Fourier Transform Infrared Spectroscopy for Sepia Melanin

Agnes Mbonyiryivuze1, 2, , Bonex Mwakikunga1, 3, Simon Mokhotjwa Dhlamini1, 4 and Malik Maaza1, 2

1UNESCO-UNISA Africa Chair in Nanosciences/Nanotechnology, College of Graduate Studies, University of South Africa, Pretoria-South Africa

2Nanosciences African Network (NANOAFNET), iThemba LABS-National Research Foundation, Cape Town, South Africa

3CSIR- National Centre for Nano-Structured Materials, Pretoria, South Africa

4Department of Physics, Florida Research Centre, University of South Africa, Florida-South Africa

Pub. Date: November 19, 2015

Cite this paper:
Agnes Mbonyiryivuze, Bonex Mwakikunga, Simon Mokhotjwa Dhlamini and Malik Maaza. Fourier Transform Infrared Spectroscopy for Sepia Melanin. Physics and Materials Chemistry. 2015; 3(2):25-29. doi: 10.12691/pmc-3-2-2


Melanin is of interest as a model system of understanding disorder in biological systems. The biological functionality of melanin depends on disorder which is considered as its essential part. This property distinguishes melanin from other much more intensively studied biomolecule systems such as nucleic acid, proteins and carbohydrates. Melanins have been reported to have a diverse number of functions in the biosystem, including photosensitization, metal ion chelation, photoprotection to absorb a broad range of electromagnetic radiation, antibiotic, thermoregulation. Melanins are found all over the body from the skin and blood to the nervous system but the role of melanin in all these system is unclear.

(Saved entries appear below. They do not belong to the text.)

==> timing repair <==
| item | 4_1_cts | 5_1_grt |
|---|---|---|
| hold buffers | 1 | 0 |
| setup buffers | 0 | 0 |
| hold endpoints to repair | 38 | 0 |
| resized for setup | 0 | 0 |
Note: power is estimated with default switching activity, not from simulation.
==> src/rtl/demux1_2_if.sv <==
// demux1_2_if: AXI4-Stream beat bundle (tdata/tvalid/tlast/tready).
// master drives the beat and samples tready; slave does the reverse.
interface demux1_2_if #(
  parameter int unsigned width = 8
);
  logic [width-1:0] tdata;
  logic             tvalid;
  logic             tlast;
  logic             tready;

  modport master (output tdata, output tvalid, output tlast, input tready);
  modport slave  (input tdata, input tvalid, input tlast, output tready);
endinterface

==> src/rtl/demux1_2.sv <==
// demux1_2: frame-aware AXI4-Stream 1-to-2 demultiplexer.
// sel is sampled on the first beat of a frame and held until its tlast beat
// is accepted. A registered output stage gives one cycle of latency.
// Define DEMUX1_2_SKID_EN to add a one-beat skid buffer, which makes
// s_axis.tready a registered signal.
module demux1_2 #(
  parameter int unsigned width = 8
) (
  input  logic        clk,
  input  logic        rst_n,
  input  logic        sel,
  demux1_2_if.slave   s_axis,
  demux1_2_if.master  m0_axis,
  demux1_2_if.master  m1_axis
);

  localparam logic [0:0] IDLE = 1'b0;
  localparam logic [0:0] BUSY = 1'b1;

  logic [0:0]       state_q, state_d;
  logic             route_q, route_d;
  logic             rdy_en_q;
  logic [width-1:0] out_data_q, out_data_d;
  logic             out_last_q, out_last_d;
  logic             out_valid_q, out_valid_d;
  logic             out_dest_q, out_dest_d;
  logic             in_dest, in_xfer, out_xfer, s_ready;

  // Destination of the beat currently on the input
  always_comb in_dest = (state_q == IDLE) ? sel : route_q;

  // Handshake qualifiers for the input and the shared output register
  always_comb begin
    out_xfer = out_valid_q & (out_dest_q ? m1_axis.tready : m0_axis.tready);
    in_xfer  = s_axis.tvalid & s_ready;
  end

  // Route FSM: lock the destination for the remainder of a multi-beat frame
  always_comb begin
    state_d = state_q;
    route_d = route_q;
    if (in_xfer) begin
      if (state_q == IDLE) begin
        if (!s_axis.tlast) begin
          state_d = BUSY;
          route_d = sel;
        end
      end else if (s_axis.tlast) begin
        state_d = IDLE;
      end
    end
  end

  // Startup gate, FSM and route registers
  always_ff @(posedge clk or negedge rst_n) begin
    if (!rst_n) begin
      rdy_en_q <= 1'b0;
      state_q  <= IDLE;
      route_q  <= 1'b0;
    end else begin
      rdy_en_q <= 1'b1;
      state_q  <= state_d;
      route_q  <= route_d;
    end
  end

`ifdef DEMUX1_2_SKID_EN
  logic             skid_valid_q, skid_valid_d;
  logic [width-1:0] skid_data_q, skid_data_d;
  logic             skid_last_q, skid_last_d;
  logic             skid_dest_q, skid_dest_d;
  logic             out_free;

  // Input is accepted whenever the skid slot is empty; no m->s comb path
  always_comb s_ready = rdy_en_q & ~skid_valid_q;

  // Output register refills from the skid first so beat order is preserved;
  // an input beat arriving while the output is stalled parks in the skid.
  always_comb begin
    out_free     = ~out_valid_q | out_xfer;
    out_data_d   = out_data_q;
    out_last_d   = out_last_q;
    out_valid_d  = out_valid_q;
    out_dest_d   = out_dest_q;
    skid_valid_d = skid_valid_q;
    skid_data_d  = skid_data_q;
    skid_last_d  = skid_last_q;
    skid_dest_d  = skid_dest_q;
    if (out_free) begin
      if (skid_valid_q) begin
        out_data_d   = skid_data_q;
        out_last_d   = skid_last_q;
        out_dest_d   = skid_dest_q;
        out_valid_d  = 1'b1;
        skid_valid_d = 1'b0;
      end else if (in_xfer) begin
        out_data_d  = s_axis.tdata;
        out_last_d  = s_axis.tlast;
        out_dest_d  = in_dest;
        out_valid_d = 1'b1;
      end else begin
        out_valid_d = 1'b0;
      end
    end else if (in_xfer) begin
      skid_data_d  = s_axis.tdata;
      skid_last_d  = s_axis.tlast;
      skid_dest_d  = in_dest;
      skid_valid_d = 1'b1;
    end
  end

  // Skid buffer registers
  always_ff @(posedge clk or negedge rst_n) begin
    if (!rst_n) begin
      skid_valid_q <= 1'b0;
      skid_data_q  <= '0;
      skid_last_q  <= 1'b0;
      skid_dest_q  <= 1'b0;
    end else begin
      skid_valid_q <= skid_valid_d;
      skid_data_q  <= skid_data_d;
      skid_last_q  <= skid_last_d;
      skid_dest_q  <= skid_dest_d;
    end
  end
`else
  // Accept when the output register is empty or draining this cycle
  always_comb s_ready = rdy_en_q & (~out_valid_q | out_xfer);

  // Output register loads on input accept, otherwise empties on transfer
  always_comb begin
    out_data_d  = out_data_q;
    out_last_d  = out_last_q;
    out_valid_d = out_valid_q;
    out_dest_d  = out_dest_q;
    if (in_xfer) begin
      out_data_d  = s_axis.tdata;
      out_last_d  = s_axis.tlast;
      out_dest_d  = in_dest;
      out_valid_d = 1'b1;
    end else if (out_xfer) begin
      out_valid_d = 1'b0;
    end
  end
`endif

  // Shared output register
  always_ff @(posedge clk or negedge rst_n) begin
    if (!rst_n) begin
      out_data_q  <= '0;
      out_last_q  <= 1'b0;
      out_valid_q <= 1'b0;
      out_dest_q  <= 1'b0;
    end else begin
      out_data_q  <= out_data_d;
      out_last_q  <= out_last_d;
      out_valid_q <= out_valid_d;
      out_dest_q  <= out_dest_d;
    end
  end

  assign s_axis.tready  = s_ready;
  assign m0_axis.tdata  = out_data_q;
  assign m0_axis.tlast  = out_last_q;
  assign m0_axis.tvalid = out_valid_q & ~out_dest_q;
  assign m1_axis.tdata  = out_data_q;
  assign m1_axis.tlast  = out_last_q;
  assign m1_axis.tvalid = out_valid_q & out_dest_q;

endmodule
==> src/flat_wrapper.sv <==
// flat-port wrapper written by rule: the top's interface ports become plain ports
module demux1_2_flat 
#(
  parameter int unsigned width = 8
)
  (clk, rst_n, sel, s_axis_tdata, s_axis_tvalid, s_axis_tlast, s_axis_tready, m0_axis_tdata, m0_axis_tvalid, m0_axis_tlast, m0_axis_tready, m1_axis_tdata, m1_axis_tvalid, m1_axis_tlast, m1_axis_tready);
  demux1_2_if #(.width(width)) s_axis_i ();
  demux1_2_if #(.width(width)) m0_axis_i ();
  demux1_2_if #(.width(width)) m1_axis_i ();
  input  logic clk;
  input  logic rst_n;
  input  logic sel;
  input wire logic [$bits(s_axis_i.tdata)-1:0] s_axis_tdata;
  input wire logic [$bits(s_axis_i.tvalid)-1:0] s_axis_tvalid;
  input wire logic [$bits(s_axis_i.tlast)-1:0] s_axis_tlast;
  output wire logic [$bits(s_axis_i.tready)-1:0] s_axis_tready;
  output wire logic [$bits(m0_axis_i.tdata)-1:0] m0_axis_tdata;
  output wire logic [$bits(m0_axis_i.tvalid)-1:0] m0_axis_tvalid;
  output wire logic [$bits(m0_axis_i.tlast)-1:0] m0_axis_tlast;
  input wire logic [$bits(m0_axis_i.tready)-1:0] m0_axis_tready;
  output wire logic [$bits(m1_axis_i.tdata)-1:0] m1_axis_tdata;
  output wire logic [$bits(m1_axis_i.tvalid)-1:0] m1_axis_tvalid;
  output wire logic [$bits(m1_axis_i.tlast)-1:0] m1_axis_tlast;
  input wire logic [$bits(m1_axis_i.tready)-1:0] m1_axis_tready;
  assign s_axis_i.tdata = s_axis_tdata;
  assign s_axis_i.tvalid = s_axis_tvalid;
  assign s_axis_i.tlast = s_axis_tlast;
  assign s_axis_tready = s_axis_i.tready;
  assign m0_axis_tdata = m0_axis_i.tdata;
  assign m0_axis_tvalid = m0_axis_i.tvalid;
  assign m0_axis_tlast = m0_axis_i.tlast;
  assign m0_axis_i.tready = m0_axis_tready;
  assign m1_axis_tdata = m1_axis_i.tdata;
  assign m1_axis_tvalid = m1_axis_i.tvalid;
  assign m1_axis_tlast = m1_axis_i.tlast;
  assign m1_axis_i.tready = m1_axis_tready;
  demux1_2 #(.width(width)) u_core (.clk(clk), .rst_n(rst_n), .sel(sel), .s_axis(s_axis_i), .m0_axis(m0_axis_i), .m1_axis(m1_axis_i));
endmodule
==> config.mk <==
export PLATFORM = sky130hd
export DESIGN_NAME = demux1_2_flat
export DESIGN_NICKNAME = d
export VERILOG_FILES = /design/src/rtl/demux1_2_if.sv /design/src/rtl/demux1_2.sv /design/src/flat_wrapper.sv
export SDC_FILE = /design/constraint.sdc
export NUM_CORES = 1
export LEC_CHECK = 0
export ABC_CLOCK_PERIOD_IN_PS = 2110
export BUFFER_PORTS_ARGS = -buffer_cell sky130_fd_sc_hd__buf_2
export CAP_MARGIN = 30
export CORE_MARGIN = 2
export CORE_UTILIZATION = 45
export DETAILED_ROUTE_END_ITERATION = 10
export PLACE_DENSITY = 0.88
export SLEW_MARGIN = 5
export SYNTH_ARGS = -nofsm -noshare
export SYNTH_HDL_FRONTEND = slang
export SYNTH_SLANG_ARGS = --single-unit
==> constraint.sdc <==
create_clock -name clk -period 2.11 [get_ports clk]
set_input_delay 0.211 -clock clk [delete_from_list [all_inputs] [get_ports clk]]
set_output_delay 0.211 -clock clk [all_outputs]
set_load 0.05 [all_outputs]
==> impl_metrics.tcl <==
set metrics [dict create \
    status "complete, no violations" \
    setup-tns-final_ns 0 \
    cts_hold_buf 1 \
    cp_data_arrival_time_ns 1.61 \
    start_util_pct 49.6 \
    register_area_um2 350 \
    dp_hpwl_um 878 \
    place_congestion 0.820 \
    fmax_mhz 550 \
    leakagePower_nw 0.416 \
    antenna_found_initial 0 \
    nNetsFinal 98 \
    port-buffer-count 35 \
    route.detailed.drc 0 \
    wl_per_cell_um 11.6 \
    clk_pin_slew_ns 0.08 \
    reg2reg_slack_ns 0.57 \
    power_density_nw_per_um2 1490 \
    drtIter0Drc 1 \
    grtUsageTotal_pct 14.5 \
    crit_end "s_axis_tready" \
    h-tree-depth 1 \
    synth.avg_cell_area_um2 13.0 \
    fill_cells 110 \
    cts_inserted_buffers 3 \
    synthFlopType "dfrtp_1" \
    grt_pass1_wl_um 1900 \
    timing.rr.start "u_core.out_dest_q$_DFFE_PN0P_" \
    cp_max_fo 5 \
    synth_area_leaders "dfrtp_1, mux2_2, buf_4, mux2i_1, a21oi_4" \
    critical_path_class "reg -> out" \
    drv_cap 0 \
    overflow 0 \
    start_kind "register" \
    syn_nets 66 \
    cts_root_buffer "clkbuf_4" \
    synthTopCellsByCount "dfrtp_1, mux2_2, buf_4" \
    synth_xor_area_share_pct 0 \
    yosys.area.top_type_share_pct 52.9 \
    grt_max_degree 15 \
    peakVddDrop_v 0.000785 \
    core-area_um2 1330 \
    syn_area_um2 662 \
    ios 36 \
    hold_viol_final 0 \
    crit_path_start "u_core.out_dest_q$_DFFE_PN0P_" \
    rows 13 \
    num_vias 464 \
    synth_simple_gate_area_share_pct 6.99 \
    yosysTopAreaCell "dfrtp_1" \
    cts_tree "built" \
    multi_input_area_um2 240 \
    fin_crit_ns 1.82 \
    async_flop_share_pct 100 \
    holdWs_ns 0.154 \
    syn2layout_area_growth_pct 24.0 \
    finalCritPeriodShare_pct 86.1 \
    fp.dieArea_um2 1790 \
    grt_setup_unrepaired "no" \
    clock-sinks 14 \
    clkLatencyLatePin_ns 0.27 \
    synth_edf_count 0 \
    reg2reg_to "u_core.route_q$_DFFE_PN0P_" \
    synthAdderAreaFrac_pct 0 \
    setup_viol 0 \
    critical_path_required_ns 1.90 \
    rr_worst_depth 3 \
    drt_wl_total_um 1110 \
    die_x_um 42.4 \
    synth-compound-area-share_pct 7.18 \
    synth.most_common_cell "dfrtp_1" \
    synth_cells 51 \
    ant_nets 0 \
    antenna_cells 0 \
    drive_above_1_share_pct 64.2 \
    synth.mux.area_fraction_pct 21.6 \
    fp.dieH_um 42.4 \
    ys_seq_area_share_pct 52.9 \
    end_kind "output pin" \
    yosysWarnings 0 \
    synth_top_family_by_area "multiplexers" \
    final_max_slew_viol_count 0 \
    skew_ns 0.00221 \
    synth.distinct_cells 16 \
    drt-vias-per-instance 4.83 \
    clock_path_buffers 2 \
    dr.pass1.iters 2 \
    first_global_vias 422 \
    hold_path_class "in -> reg" \
    cts_resized 0 \
    postCtsSetupRepairBufs 0 \
    ys_ff_latch 14 \
]
## worst min-delay path by stage
stage | from | end | slack [ns] | cells past startpoint
4_1_cts | s_axis_tlast | u_core.state_q$_DFFE_PN0P_ | 0.15 | 2
6_report | s_axis_tlast | u_core.state_q$_DFFE_PN0P_ | 0.15 | 2
3_5_place_dp | rst_n | u_core.m0_axis.tdata[7]$_DFFE_PN0P_ | 0.13 | 1
3_3_place_gp | rst_n | u_core.m0_axis.tdata[2]$_DFFE_PN0P_ | 0.11 | 1
5_1_grt | s_axis_tdata[0] | u_core.m0_axis.tdata[0]$_DFFE_PN0P_ | 0.16 | 2
2_1_floorplan | rst_n | u_core.m0_axis.tdata[0]$_DFFE_PN0P_ | -0.08 | 0
## final cells by class
class | instances | area share (%)
inverter | 1 | 0.457
tap | 15 | 2.29
clock buffer | 3 | 2.74
timing repair buffer | 36 | 22.6
sequential | 14 | 42.7
multi-input combinational | 27 | 29.3
## power breakdown
part	internal, mW	switching, mW
Clock	0.0660	0.0761
Sequential	0.346	0.0607
Combinational	0.171	0.501
Total	0.583	0.638
## metal layers
metal  global-route usage, %  up-vias  wire (um)
met5                       0        -          0
met4                    11.3        0         42
met3                    3.02        4         94
met2                    23.4       22        535
met1                    16.4      211        439
li1                        -      227          -
## cell usage in the layout (no fill, tap or decap)
| cell | count |
|---|---|
| dlygate4sd3_1 | 1 |
| buf_2 | 35 |
| o21ai_0 | 2 |
| a31oi_1 | 1 |
| clkbuf_4 | 3 |
| nor2b_1 | 1 |
| dfrtp_1 | 14 |
| and2_1 | 1 |
| and2_2 | 1 |
| and2b_2 | 1 |
| nand2_1 | 3 |
| conb_1 | 1 |
| a21oi_4 | 1 |
| mux2_2 | 10 |
| nand2b_1 | 1 |
| a2111oi_2 | 1 |
| inv_1 | 1 |
| mux2i_1 | 3 |
## logic make-up after synthesis
kind of cell    after synthesis
buf+inv                      10
mux                          13
simple gates                  8
flops                        14
other cells                   1
compound gates                5
## worst max-delay path, stage by stage, from the launching register on
cell and delay [ns]:
dfrtp_1 0.41, mux2i_1 0.44, nand2_1 0.12, and2_1 0.17, buf_2 0.20
## through the flow
stage | power [mW] | instance area, um2 | setup WS, ns | util (%) | cells
after detailed placement | 1.09 | 788 | 0.561 | 59.1 | 92
after CTS | 1.24 | 821 | 0.279 | 61.5 | 96
after global placement | 1.08 | 788 | 0.619 | 59.1 | 92
final | 1.22 | 821 | 0.293 | 61.5 | 96
after global routing | 1.28 | 821 | 0.181 | 61.5 | 96
after floorplan | 1.01 | 662 | 0.661 | - | 51
## state kept, by name (all words and copies together), names as in the netlist
| register | count |
|---|---|
| u_core.state_q | 1 |
| u_core.m0_axis.tdata | 8 |
| u_core.rdy_en_q | 1 |
| u_core.route_q | 1 |
| u_core.m0_axis.tlast | 1 |
| u_core.out_valid_q | 1 |
| u_core.out_dest_q | 1 |
No activity file was read; power rests on OpenSTA's default activity.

FTIR spectroscopy technique is usually one of the most preferred techniques used to give a correct assignment of the observed spectral characteristic of functional groups corresponding to different absorption bands which are responsible of the absorption. FTIR is the characterization technique which is both rapid, non-destructive and requires small sized samples. In the material to be analysed, chemical bonds vibrate at a characteristic frequency representative of their structure, bond angle and length. FTIR spectrometer is important for the interpretation of the structure, binding capacity, affinity and sites of metal ions in melanin. These are important factors for better understanding the metals melanin complexity and its consequences. The analysis of sepia melanin by FTIR reveals that there is existence of functional groups that can be responsible for the binding cites of different metallic ions leading to many new applications of sepia melanin.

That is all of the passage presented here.